Work instructions: Of all the lines in the entries below, give again exactly those starting at the line containing "cts.clk_slew.worst_paths_ps: 100" and ending at the line containing "22 | 82.58 |", both ends included, and no others.

==================================================

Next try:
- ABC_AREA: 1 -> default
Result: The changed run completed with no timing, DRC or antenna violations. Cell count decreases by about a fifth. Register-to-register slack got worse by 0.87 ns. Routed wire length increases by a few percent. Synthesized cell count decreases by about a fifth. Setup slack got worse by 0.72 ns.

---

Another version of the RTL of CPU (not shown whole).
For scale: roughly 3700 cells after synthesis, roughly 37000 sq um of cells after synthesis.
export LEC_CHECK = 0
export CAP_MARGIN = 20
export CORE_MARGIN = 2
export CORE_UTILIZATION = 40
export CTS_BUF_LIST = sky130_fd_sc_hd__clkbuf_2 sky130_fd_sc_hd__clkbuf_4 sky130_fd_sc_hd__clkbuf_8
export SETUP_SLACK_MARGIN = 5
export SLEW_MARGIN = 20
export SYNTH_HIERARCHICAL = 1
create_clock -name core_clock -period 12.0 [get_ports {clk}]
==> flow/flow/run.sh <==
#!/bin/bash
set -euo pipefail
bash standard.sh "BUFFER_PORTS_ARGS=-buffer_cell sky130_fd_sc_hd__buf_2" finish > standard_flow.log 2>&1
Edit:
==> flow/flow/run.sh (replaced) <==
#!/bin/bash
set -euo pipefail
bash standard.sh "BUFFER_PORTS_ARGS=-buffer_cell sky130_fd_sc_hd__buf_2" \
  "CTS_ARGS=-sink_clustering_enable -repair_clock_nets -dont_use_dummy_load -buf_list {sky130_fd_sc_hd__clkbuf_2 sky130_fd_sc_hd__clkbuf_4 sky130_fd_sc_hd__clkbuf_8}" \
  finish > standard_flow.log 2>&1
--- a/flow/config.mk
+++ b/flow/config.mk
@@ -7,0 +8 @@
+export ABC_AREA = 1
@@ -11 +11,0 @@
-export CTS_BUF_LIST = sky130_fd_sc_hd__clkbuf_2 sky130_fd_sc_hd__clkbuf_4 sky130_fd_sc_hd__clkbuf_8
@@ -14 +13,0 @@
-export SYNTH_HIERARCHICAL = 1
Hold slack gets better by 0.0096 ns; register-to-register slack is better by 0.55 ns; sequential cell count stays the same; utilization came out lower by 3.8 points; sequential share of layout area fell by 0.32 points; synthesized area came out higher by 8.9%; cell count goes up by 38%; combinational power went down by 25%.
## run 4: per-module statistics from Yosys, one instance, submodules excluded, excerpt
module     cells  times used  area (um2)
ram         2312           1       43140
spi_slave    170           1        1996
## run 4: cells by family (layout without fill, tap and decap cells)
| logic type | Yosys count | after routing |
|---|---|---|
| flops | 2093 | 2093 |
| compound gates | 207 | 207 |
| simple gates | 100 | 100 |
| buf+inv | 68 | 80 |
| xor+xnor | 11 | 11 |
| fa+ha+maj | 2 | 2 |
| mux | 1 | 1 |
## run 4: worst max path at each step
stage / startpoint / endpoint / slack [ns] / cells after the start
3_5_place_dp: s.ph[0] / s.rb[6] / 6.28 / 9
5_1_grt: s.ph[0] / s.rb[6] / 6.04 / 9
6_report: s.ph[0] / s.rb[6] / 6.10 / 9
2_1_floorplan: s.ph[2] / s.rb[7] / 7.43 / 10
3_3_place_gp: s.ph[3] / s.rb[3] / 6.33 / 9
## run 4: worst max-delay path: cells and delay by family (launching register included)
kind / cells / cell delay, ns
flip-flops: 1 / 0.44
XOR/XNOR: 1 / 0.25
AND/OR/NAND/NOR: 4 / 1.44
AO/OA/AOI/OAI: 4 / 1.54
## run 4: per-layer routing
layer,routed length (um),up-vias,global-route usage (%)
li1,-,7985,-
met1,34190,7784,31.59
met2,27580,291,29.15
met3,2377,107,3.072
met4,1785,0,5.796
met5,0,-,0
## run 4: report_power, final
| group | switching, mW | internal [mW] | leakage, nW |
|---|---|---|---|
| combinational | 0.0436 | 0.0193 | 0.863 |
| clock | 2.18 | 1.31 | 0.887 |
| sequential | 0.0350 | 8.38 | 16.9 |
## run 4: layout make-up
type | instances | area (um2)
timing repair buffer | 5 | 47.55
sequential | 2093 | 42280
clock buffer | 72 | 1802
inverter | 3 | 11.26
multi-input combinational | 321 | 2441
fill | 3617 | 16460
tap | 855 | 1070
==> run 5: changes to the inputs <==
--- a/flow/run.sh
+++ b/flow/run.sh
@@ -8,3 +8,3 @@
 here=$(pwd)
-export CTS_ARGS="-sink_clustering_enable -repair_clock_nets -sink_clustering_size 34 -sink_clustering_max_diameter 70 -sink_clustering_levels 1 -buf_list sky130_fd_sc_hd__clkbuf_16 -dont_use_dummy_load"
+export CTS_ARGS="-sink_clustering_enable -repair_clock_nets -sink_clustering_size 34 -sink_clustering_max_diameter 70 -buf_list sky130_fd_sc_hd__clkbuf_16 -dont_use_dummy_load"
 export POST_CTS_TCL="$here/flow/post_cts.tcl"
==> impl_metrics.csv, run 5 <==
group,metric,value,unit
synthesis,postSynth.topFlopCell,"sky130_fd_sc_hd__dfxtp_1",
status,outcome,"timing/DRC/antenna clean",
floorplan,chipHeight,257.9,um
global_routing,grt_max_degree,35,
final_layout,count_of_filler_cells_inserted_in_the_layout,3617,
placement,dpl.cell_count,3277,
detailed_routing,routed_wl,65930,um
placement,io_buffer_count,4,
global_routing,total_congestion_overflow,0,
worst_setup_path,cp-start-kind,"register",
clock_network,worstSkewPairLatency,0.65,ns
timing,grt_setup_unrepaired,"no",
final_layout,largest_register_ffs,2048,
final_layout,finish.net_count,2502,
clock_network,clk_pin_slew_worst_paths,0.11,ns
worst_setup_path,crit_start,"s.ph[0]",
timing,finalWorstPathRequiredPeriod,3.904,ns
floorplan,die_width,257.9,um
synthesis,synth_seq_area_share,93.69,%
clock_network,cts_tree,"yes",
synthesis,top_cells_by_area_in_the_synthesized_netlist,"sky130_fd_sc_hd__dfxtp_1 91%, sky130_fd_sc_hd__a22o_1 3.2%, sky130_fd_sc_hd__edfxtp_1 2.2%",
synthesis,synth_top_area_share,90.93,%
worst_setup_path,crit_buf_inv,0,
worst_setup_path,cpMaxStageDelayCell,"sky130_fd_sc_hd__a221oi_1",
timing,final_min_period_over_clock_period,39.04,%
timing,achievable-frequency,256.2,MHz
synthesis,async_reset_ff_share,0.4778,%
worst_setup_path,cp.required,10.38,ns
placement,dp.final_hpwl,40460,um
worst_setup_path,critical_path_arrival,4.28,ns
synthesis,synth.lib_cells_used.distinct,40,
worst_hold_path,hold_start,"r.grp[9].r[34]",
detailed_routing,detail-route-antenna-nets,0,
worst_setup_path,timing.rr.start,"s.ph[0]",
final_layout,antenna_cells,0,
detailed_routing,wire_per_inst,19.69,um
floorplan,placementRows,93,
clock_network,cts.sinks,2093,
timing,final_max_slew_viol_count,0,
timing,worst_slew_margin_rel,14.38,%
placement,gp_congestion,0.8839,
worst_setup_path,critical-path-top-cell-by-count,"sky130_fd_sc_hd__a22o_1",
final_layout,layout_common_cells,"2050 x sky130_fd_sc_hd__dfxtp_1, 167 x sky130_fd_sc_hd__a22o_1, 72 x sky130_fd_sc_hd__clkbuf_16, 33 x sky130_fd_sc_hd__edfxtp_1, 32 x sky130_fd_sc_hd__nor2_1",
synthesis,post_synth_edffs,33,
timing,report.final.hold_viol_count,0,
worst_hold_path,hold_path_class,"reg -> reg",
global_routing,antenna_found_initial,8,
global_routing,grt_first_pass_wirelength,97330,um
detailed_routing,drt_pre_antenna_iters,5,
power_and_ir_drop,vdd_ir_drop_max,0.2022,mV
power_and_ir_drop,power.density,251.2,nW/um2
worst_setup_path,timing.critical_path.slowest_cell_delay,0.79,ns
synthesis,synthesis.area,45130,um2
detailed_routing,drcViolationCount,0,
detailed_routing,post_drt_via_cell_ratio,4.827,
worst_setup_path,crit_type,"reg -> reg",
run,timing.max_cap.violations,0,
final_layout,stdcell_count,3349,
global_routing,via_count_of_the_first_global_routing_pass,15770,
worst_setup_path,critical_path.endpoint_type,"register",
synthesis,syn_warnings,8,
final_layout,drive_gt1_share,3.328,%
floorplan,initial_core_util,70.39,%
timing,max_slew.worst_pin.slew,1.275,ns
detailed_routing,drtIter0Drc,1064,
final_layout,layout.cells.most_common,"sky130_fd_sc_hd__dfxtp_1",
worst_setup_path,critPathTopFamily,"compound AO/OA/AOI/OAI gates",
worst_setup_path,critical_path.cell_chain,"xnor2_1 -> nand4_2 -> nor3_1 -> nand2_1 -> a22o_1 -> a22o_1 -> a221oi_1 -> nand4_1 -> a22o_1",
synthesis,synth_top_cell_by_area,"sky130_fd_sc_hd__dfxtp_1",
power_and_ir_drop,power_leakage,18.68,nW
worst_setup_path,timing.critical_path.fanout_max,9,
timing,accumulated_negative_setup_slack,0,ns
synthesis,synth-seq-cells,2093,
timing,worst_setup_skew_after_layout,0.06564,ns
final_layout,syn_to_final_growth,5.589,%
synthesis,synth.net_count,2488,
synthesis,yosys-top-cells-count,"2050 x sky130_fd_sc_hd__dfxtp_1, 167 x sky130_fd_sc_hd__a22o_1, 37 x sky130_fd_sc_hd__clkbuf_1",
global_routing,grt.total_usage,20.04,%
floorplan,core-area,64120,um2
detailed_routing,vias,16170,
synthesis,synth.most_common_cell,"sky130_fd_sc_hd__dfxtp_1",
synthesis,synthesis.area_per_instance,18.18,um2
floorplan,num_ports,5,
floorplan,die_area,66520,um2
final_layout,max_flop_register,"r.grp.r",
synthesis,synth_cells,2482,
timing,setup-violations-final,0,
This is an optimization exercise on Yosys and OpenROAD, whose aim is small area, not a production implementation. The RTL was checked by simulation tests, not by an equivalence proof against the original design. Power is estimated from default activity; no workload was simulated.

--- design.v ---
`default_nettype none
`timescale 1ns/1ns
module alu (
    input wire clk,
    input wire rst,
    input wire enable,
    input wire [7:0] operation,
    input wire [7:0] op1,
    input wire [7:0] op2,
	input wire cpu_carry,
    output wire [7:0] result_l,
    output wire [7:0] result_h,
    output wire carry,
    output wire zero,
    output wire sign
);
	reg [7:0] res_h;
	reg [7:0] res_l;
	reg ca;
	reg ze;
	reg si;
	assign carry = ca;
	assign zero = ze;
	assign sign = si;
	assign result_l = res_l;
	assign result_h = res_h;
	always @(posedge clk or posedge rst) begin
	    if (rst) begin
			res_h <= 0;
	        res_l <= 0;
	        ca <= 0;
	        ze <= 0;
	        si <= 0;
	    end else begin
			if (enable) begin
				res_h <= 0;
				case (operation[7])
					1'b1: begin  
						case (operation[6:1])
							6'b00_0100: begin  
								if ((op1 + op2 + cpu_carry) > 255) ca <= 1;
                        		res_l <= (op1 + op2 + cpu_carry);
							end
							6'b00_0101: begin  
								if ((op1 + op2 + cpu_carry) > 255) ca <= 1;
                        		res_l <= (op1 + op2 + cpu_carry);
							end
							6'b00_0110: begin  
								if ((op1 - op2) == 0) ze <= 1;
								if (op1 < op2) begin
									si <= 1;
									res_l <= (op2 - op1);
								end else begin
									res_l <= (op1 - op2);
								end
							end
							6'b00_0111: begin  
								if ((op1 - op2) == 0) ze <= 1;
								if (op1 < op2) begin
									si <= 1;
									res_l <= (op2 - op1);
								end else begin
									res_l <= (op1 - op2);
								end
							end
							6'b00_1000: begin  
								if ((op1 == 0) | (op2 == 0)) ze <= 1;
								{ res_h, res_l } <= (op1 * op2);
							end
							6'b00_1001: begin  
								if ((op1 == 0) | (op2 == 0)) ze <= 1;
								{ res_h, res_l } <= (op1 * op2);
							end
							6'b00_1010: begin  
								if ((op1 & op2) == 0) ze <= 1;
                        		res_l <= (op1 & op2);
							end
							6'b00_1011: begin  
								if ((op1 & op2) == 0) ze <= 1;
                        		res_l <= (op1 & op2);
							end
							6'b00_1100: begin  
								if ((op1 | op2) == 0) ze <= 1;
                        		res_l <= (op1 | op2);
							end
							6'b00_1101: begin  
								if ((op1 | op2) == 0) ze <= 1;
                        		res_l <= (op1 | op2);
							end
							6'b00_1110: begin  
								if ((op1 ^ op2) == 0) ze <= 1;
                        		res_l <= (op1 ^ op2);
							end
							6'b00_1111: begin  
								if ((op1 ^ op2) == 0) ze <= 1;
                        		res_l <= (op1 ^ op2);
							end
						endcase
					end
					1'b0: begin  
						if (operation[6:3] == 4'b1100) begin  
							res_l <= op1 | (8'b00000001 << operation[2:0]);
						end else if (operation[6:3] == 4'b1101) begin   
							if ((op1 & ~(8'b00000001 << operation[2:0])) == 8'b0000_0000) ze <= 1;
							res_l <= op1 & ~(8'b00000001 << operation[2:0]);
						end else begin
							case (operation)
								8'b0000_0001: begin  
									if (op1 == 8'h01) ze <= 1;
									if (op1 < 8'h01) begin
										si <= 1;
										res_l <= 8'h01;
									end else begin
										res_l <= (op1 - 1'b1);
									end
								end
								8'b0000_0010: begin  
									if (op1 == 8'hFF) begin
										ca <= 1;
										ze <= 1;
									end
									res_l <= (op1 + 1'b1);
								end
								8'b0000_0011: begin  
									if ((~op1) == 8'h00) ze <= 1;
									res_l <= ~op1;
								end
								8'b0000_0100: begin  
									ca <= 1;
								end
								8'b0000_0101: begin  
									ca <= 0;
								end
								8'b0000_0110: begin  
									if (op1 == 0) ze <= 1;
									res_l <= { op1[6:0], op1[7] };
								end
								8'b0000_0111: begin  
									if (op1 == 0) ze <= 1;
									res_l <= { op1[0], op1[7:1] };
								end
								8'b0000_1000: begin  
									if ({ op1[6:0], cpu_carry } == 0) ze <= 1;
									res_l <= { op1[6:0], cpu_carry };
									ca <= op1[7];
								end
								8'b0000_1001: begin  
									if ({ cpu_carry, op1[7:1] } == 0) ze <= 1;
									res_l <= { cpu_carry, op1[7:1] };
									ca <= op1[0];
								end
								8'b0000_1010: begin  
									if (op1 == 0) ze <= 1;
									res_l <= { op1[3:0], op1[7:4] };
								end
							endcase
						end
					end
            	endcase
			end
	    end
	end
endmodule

==================================================

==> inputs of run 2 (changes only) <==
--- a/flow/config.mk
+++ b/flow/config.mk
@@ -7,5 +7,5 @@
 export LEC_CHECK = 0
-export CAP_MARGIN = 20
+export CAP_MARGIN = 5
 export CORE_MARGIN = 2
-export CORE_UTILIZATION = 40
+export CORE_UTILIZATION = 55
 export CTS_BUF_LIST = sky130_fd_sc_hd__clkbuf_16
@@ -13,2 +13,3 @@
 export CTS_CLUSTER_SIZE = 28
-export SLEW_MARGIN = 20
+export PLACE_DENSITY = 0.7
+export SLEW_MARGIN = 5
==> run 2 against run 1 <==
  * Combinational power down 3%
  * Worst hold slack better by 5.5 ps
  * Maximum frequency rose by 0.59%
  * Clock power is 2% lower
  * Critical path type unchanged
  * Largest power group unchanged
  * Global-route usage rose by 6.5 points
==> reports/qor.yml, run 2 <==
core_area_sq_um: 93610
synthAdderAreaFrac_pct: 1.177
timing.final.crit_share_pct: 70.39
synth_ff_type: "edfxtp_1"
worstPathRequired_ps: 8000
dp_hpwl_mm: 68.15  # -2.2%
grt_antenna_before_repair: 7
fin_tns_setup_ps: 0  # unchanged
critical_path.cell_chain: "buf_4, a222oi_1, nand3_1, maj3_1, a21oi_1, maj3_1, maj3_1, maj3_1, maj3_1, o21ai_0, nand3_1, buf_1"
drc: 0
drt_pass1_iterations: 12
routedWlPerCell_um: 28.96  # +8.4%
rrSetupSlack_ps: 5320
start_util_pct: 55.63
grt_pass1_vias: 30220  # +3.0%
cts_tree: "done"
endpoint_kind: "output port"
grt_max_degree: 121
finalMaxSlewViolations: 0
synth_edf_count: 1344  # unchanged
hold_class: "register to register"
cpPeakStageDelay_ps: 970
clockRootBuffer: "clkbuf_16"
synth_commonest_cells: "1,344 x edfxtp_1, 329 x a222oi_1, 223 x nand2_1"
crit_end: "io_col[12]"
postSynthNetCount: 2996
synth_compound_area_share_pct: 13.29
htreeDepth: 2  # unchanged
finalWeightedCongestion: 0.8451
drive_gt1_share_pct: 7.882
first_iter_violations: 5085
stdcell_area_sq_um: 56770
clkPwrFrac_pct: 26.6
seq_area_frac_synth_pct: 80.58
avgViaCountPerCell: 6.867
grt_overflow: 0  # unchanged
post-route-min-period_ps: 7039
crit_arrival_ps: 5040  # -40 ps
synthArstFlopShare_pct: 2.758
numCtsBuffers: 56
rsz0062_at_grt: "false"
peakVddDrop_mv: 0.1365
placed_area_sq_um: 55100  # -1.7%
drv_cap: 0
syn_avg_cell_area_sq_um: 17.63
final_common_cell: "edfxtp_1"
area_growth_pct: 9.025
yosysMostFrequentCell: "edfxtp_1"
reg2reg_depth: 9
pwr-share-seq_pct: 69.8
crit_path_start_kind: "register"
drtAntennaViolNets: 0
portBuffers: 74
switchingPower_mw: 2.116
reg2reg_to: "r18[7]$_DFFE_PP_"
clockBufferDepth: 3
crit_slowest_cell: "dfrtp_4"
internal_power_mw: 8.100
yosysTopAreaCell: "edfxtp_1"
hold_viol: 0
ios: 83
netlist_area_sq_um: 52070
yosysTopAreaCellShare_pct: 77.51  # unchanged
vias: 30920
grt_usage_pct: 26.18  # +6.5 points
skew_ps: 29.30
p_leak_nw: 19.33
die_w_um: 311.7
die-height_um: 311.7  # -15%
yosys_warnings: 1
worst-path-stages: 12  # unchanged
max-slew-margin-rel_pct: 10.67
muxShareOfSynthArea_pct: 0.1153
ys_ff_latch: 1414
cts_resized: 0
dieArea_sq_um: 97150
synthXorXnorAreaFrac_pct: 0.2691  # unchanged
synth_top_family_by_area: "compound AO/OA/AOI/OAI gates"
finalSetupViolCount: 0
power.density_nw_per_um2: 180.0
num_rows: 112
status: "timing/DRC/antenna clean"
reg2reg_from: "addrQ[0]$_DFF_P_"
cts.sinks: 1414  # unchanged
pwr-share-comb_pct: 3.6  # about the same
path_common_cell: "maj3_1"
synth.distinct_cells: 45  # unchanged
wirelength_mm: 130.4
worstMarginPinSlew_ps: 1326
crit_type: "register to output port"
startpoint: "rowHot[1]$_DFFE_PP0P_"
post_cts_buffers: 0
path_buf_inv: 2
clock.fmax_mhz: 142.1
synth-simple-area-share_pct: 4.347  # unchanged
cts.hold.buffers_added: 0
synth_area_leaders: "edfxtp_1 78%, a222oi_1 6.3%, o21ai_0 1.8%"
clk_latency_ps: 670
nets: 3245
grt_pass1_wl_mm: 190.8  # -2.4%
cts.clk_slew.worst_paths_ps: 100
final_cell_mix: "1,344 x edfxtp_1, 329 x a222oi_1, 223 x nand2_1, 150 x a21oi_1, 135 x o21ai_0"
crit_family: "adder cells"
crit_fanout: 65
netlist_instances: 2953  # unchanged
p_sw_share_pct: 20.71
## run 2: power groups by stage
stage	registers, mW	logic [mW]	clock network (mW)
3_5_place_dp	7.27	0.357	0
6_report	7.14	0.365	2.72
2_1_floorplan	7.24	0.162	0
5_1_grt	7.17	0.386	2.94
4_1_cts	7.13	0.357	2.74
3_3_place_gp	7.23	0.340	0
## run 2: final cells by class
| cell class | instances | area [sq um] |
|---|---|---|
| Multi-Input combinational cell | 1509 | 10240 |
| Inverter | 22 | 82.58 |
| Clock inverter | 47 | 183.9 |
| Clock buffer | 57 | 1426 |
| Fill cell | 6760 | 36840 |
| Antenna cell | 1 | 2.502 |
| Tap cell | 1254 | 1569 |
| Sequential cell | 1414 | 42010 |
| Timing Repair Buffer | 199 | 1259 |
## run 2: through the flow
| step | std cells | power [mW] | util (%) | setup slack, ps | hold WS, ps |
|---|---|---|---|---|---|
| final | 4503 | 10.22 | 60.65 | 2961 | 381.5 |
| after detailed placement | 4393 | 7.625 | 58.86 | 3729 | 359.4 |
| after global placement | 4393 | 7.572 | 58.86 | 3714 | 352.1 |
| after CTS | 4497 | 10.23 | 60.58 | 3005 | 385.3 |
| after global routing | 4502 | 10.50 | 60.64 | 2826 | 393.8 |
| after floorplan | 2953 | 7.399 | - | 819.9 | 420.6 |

==================================================

Solution to this problem:
cts.clk_slew.worst_paths_ps: 100
final_cell_mix: "1,344 x edfxtp_1, 329 x a222oi_1, 223 x nand2_1, 150 x a21oi_1, 135 x o21ai_0"
crit_family: "adder cells"
crit_fanout: 65
netlist_instances: 2953  # unchanged
p_sw_share_pct: 20.71
## run 2: power groups by stage
stage	registers, mW	logic [mW]	clock network (mW)
3_5_place_dp	7.27	0.357	0
6_report	7.14	0.365	2.72
2_1_floorplan	7.24	0.162	0
5_1_grt	7.17	0.386	2.94
4_1_cts	7.13	0.357	2.74
3_3_place_gp	7.23	0.340	0
## run 2: final cells by class
| cell class | instances | area [sq um] |
|---|---|---|
| Multi-Input combinational cell | 1509 | 10240 |
| Inverter | 22 | 82.58 |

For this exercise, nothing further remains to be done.